**Aim of the task:** Keep only the lines from the top of the listing through the one with "localparam logic [14:0]", and reproduce them unaltered.

---------------

--- src/rtl/core/xvbr_pkg.sv ---
// Shared types and constants of the Xing VBR header parser and seek block.
`default_nettype none

package xvbr_pkg;

    localparam int TOC_ENTRIES = 100;
    localparam int TOC_AW      = $clog2(TOC_ENTRIES);

    localparam logic [TOC_AW-1:0] TOC_LAST = TOC_AW'(TOC_ENTRIES - 1);
    localparam logic [14:0]       SEEK_MAX = 15'(TOC_ENTRIES * 256);
    localparam logic [8:0]        FB_END   = 9'd256;

    localparam logic [5:0] SKIP_LONG  = 6'd32;
    localparam logic [5:0] SKIP_MID   = 6'd17;
    localparam logic [5:0] SKIP_SHORT = 6'd9;
    localparam logic [1:0] MODE_MONO  = 2'd3;

    localparam logic [7:0] TAG_CHARS [4] = '{8'h58, 8'h69, 8'h6E, 8'h67};

    localparam logic RESULT_VERDICT = 1'b0;
    localparam logic RESULT_SEEK    = 1'b1;

    typedef logic [7:0] toc_tab_t [TOC_ENTRIES];

    function automatic toc_tab_t lin_toc_build();
        toc_tab_t t;
        for (int k = 0; k < TOC_ENTRIES; k++)
        begin
            t[k] = 8'((k * 256) / TOC_ENTRIES);
        end
        return t;
    endfunction

    // Table used when the header carries no table of contents.
    localparam toc_tab_t LIN_TOC = lin_toc_build();

    typedef struct packed {
        logic restart;
        logic pos_inc;
        logic pos_clr;
        logic cap_mpeg1;
        logic cap_mode;
        logic cap_flags;
        logic shift_frames;
        logic shift_bytes;
        logic toc_write;
        logic fin;
        logic fin_ok;
        logic seek_start;
        logic seek_fa;
        logic seek_fx;
        logic seek_done;
    } cmd_t;

    typedef struct packed {
        logic pos_is1;
        logic pos_is3;
        logic skip_last;
        logic toc_last;
        logic tag_match;
        logic frames_bad;
        logic toc_drop;
        logic byte_zero;
        logic byte_bit0;
        logic want_bytes;
        logic want_toc;
    } status_t;

endpackage

`default_nettype wire

--- src/rtl/core/xvbr_ctrl.sv ---
// Controller: header parse state machine and seek sequencer.
`default_nettype none

module xvbr_ctrl (
    input  wire logic              clk,
    input  wire logic              rst_n,
    input  wire logic              start,
    input  wire logic              action,
    input  wire logic              frame_start,
    input  wire xvbr_pkg::status_t st,
    output xvbr_pkg::cmd_t         cmd,
    output logic                   busy,
    output logic                   done
);

    import xvbr_pkg::*;

    typedef enum logic [2:0] {
        PH_IDLE,
        PH_HDR,
        PH_SKIP,
        PH_TAG,
        PH_FLAGS,
        PH_FRAMES,
        PH_BYTES,
        PH_TOC
    } phase_t;

    typedef enum logic [1:0] {
        SK_IDLE,
        SK_FA,
        SK_FX,
        SK_MUL
    } seek_t;

    phase_t phase_reg, phase_next, phase_eff;
    seek_t  seek_reg, seek_next;
    logic   done_reg, done_next;

    always_comb
    begin
        cmd        = '0;
        phase_next = phase_reg;
        seek_next  = seek_reg;
        phase_eff  = frame_start ? PH_HDR : phase_reg;
        unique case (seek_reg)
            SK_IDLE:
            begin
                if (start && action)
                begin
                    cmd.seek_start = 1'b1;
                    seek_next      = SK_FA;
                end
                else if (start)
                begin
                    cmd.restart = frame_start;
                    phase_next  = phase_eff;
                    unique case (phase_eff)
                        PH_IDLE:
                        begin
                        end
                        PH_HDR:
                        begin
                            cmd.cap_mpeg1 = st.pos_is1;
                            cmd.cap_mode  = st.pos_is3;
                            if (st.pos_is3)
                            begin
                                phase_next  = PH_SKIP;
                                cmd.pos_clr = 1'b1;
                            end
                            else
                            begin
                                cmd.pos_inc = 1'b1;
                            end
                        end
                        PH_SKIP:
                        begin
                            if (st.skip_last)
                            begin
                                phase_next  = PH_TAG;
                                cmd.pos_clr = 1'b1;
                            end
                            else
                            begin
                                cmd.pos_inc = 1'b1;
                            end
                        end
                        PH_TAG:
                        begin
                            if (!st.tag_match)
                            begin
                                cmd.fin     = 1'b1;
                                cmd.pos_clr = 1'b1;
                                phase_next  = PH_IDLE;
                            end
                            else if (st.pos_is3)
                            begin
                                phase_next  = PH_FLAGS;
                                cmd.pos_clr = 1'b1;
                            end
                            else
                            begin
                                cmd.pos_inc = 1'b1;
                            end
                        end
                        PH_FLAGS:
                        begin
                            if (st.pos_is3)
                            begin
                                cmd.cap_flags = 1'b1;
                                cmd.pos_clr   = 1'b1;
                                if (st.byte_bit0)
                                begin
                                    phase_next = PH_FRAMES;
                                end
                                else
                                begin
                                    cmd.fin    = 1'b1;
                                    phase_next = PH_IDLE;
                                end
                            end
                            else
                            begin
                                cmd.pos_inc = 1'b1;
                            end
                        end
                        PH_FRAMES:
                        begin
                            cmd.shift_frames = 1'b1;
                            if (st.pos_is3)
                            begin
                                cmd.pos_clr = 1'b1;
                                priority if (st.frames_bad)
                                begin
                                    cmd.fin    = 1'b1;
                                    phase_next = PH_IDLE;
                                end
                                else if (st.want_bytes)
                                begin
                                    phase_next = PH_BYTES;
                                end
                                else if (st.want_toc)
                                begin
                                    phase_next = PH_TOC;
                                end
                                else
                                begin
                                    cmd.fin    = 1'b1;
                                    cmd.fin_ok = 1'b1;
                                    phase_next = PH_IDLE;
                                end
                            end
                            else
                            begin
                                cmd.pos_inc = 1'b1;
                            end
                        end
                        PH_BYTES:
                        begin
                            cmd.shift_bytes = 1'b1;
                            if (st.pos_is3)
                            begin
                                cmd.pos_clr = 1'b1;
                                if (st.want_toc)
                                begin
                                    phase_next = PH_TOC;
                                end
                                else
                                begin
                                    cmd.fin    = 1'b1;
                                    cmd.fin_ok = 1'b1;
                                    phase_next = PH_IDLE;
                                end
                            end
                            else
                            begin
                                cmd.pos_inc = 1'b1;
                            end
                        end
                        PH_TOC:
                        begin
                            cmd.toc_write = 1'b1;
                            priority if (st.toc_drop)
                            begin
                                cmd.fin     = 1'b1;
                                cmd.pos_clr = 1'b1;
                                phase_next  = PH_IDLE;
                            end
                            else if (st.toc_last)
                            begin
                                cmd.fin     = 1'b1;
                                cmd.fin_ok  = !st.byte_zero;
                                cmd.pos_clr = 1'b1;
                                phase_next  = PH_IDLE;
                            end
                            else
                            begin
                                cmd.pos_inc = 1'b1;
                            end
                        end
                        default:
                        begin
                        end
                    endcase
                end
            end
            SK_FA:
            begin
                cmd.seek_fa = 1'b1;
                seek_next   = SK_FX;
            end
            SK_FX:
            begin
                cmd.seek_fx = 1'b1;
                seek_next   = SK_MUL;
            end
            SK_MUL:
            begin
                cmd.seek_done = 1'b1;
                seek_next     = SK_IDLE;
            end
            default:
            begin
                seek_next = SK_IDLE;
            end
        endcase
        done_next = cmd.fin || cmd.seek_done;
    end

    always_ff @(posedge clk or negedge rst_n)
    begin
        if (!rst_n)
        begin
            phase_reg <= PH_IDLE;
            seek_reg  <= SK_IDLE;
            done_reg  <= 1'b0;
        end
        else
        begin
            phase_reg <= phase_next;
            seek_reg  <= seek_next;
            done_reg  <= done_next;
        end
    end

    assign busy = (seek_reg != SK_IDLE);
    assign done = done_reg;

endmodule

`default_nettype wire
==> config.mk <==
export PLATFORM = sky130hd
export DESIGN_NAME = midi_receive_queue_overwrite_top
export DESIGN_NICKNAME = d
export VERILOG_FILES = /design/src/hw/rtl/mrq_pkg.sv /design/src/hw/rtl/mrq_ctrl.sv /design/src/hw/rtl/mrq_datapath.sv /design/src/hw/rtl/midi_receive_queue_overwrite_top.sv
export SDC_FILE = /design/constraint.sdc
export NUM_CORES = 2
export LEC_CHECK = 0
export BUFFER_PORTS_ARGS = -buffer_cell sky130_fd_sc_hd__buf_4
export CORE_MARGIN = 10
export CORE_UTILIZATION = 45
export CTS_CLUSTER_DIAMETER = 30
export CTS_CLUSTER_SIZE = 25
export DETAILED_ROUTE_END_ITERATION = 10
export GPL_ROUTABILITY_DRIVEN = 1
export MAX_ROUTING_LAYER = met4
export PLACE_DENSITY = 0.57
export SETUP_SLACK_MARGIN = 0.15
export SYNTH_ARGS = -nofsm -noshare
export SYNTH_HDL_FRONTEND = slang
export SYNTH_SLANG_ARGS = --single-unit
==> constraint.sdc <==
create_clock -name aclk -period 3.6 [get_ports aclk]
set_clock_uncertainty 0.15 [all_clocks]
set_input_delay 0 -clock aclk [delete_from_list [all_inputs] [get_ports aclk]]
set_output_delay 0 -clock aclk [all_outputs]
set_load 0.03 [all_outputs]
==> src/hw/rtl/mrq_pkg.sv <==
`timescale 1ns / 1ps

package mrq_pkg;

    localparam logic [7:0] ACTIVE_SENSE = 8'hFE;
    localparam int unsigned FILL_W = 10;

    typedef enum logic [2:0] {
        ST_STORED     = 3'd0,
        ST_OVERWRITE  = 3'd1,
        ST_SENSE_DROP = 3'd2,
        ST_READ_OK    = 3'd3,
        ST_READ_EMPTY = 3'd4
    } rsp_status_t;

    typedef enum logic {
        REQ_RX   = 1'b0,
        REQ_READ = 1'b1
    } req_t;

    typedef enum logic {
        S_IDLE    = 1'b0,
        S_RD_WAIT = 1'b1
    } ctrl_state_t;

    typedef struct packed {
        logic accept;
        logic load_rd;
    } ctrl_cmd_t;

    typedef struct packed {
        logic read_ok;
    } dp_sts_t;

endpackage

---------------

**Task output:**
--- src/rtl/core/xvbr_pkg.sv ---
// Shared types and constants of the Xing VBR header parser and seek block.
`default_nettype none

package xvbr_pkg;

    localparam int TOC_ENTRIES = 100;
    localparam int TOC_AW      = $clog2(TOC_ENTRIES);

    localparam logic [TOC_AW-1:0] TOC_LAST = TOC_AW'(TOC_ENTRIES - 1);
    localparam logic [14:0]       SEEK_MAX = 15'(TOC_ENTRIES * 256);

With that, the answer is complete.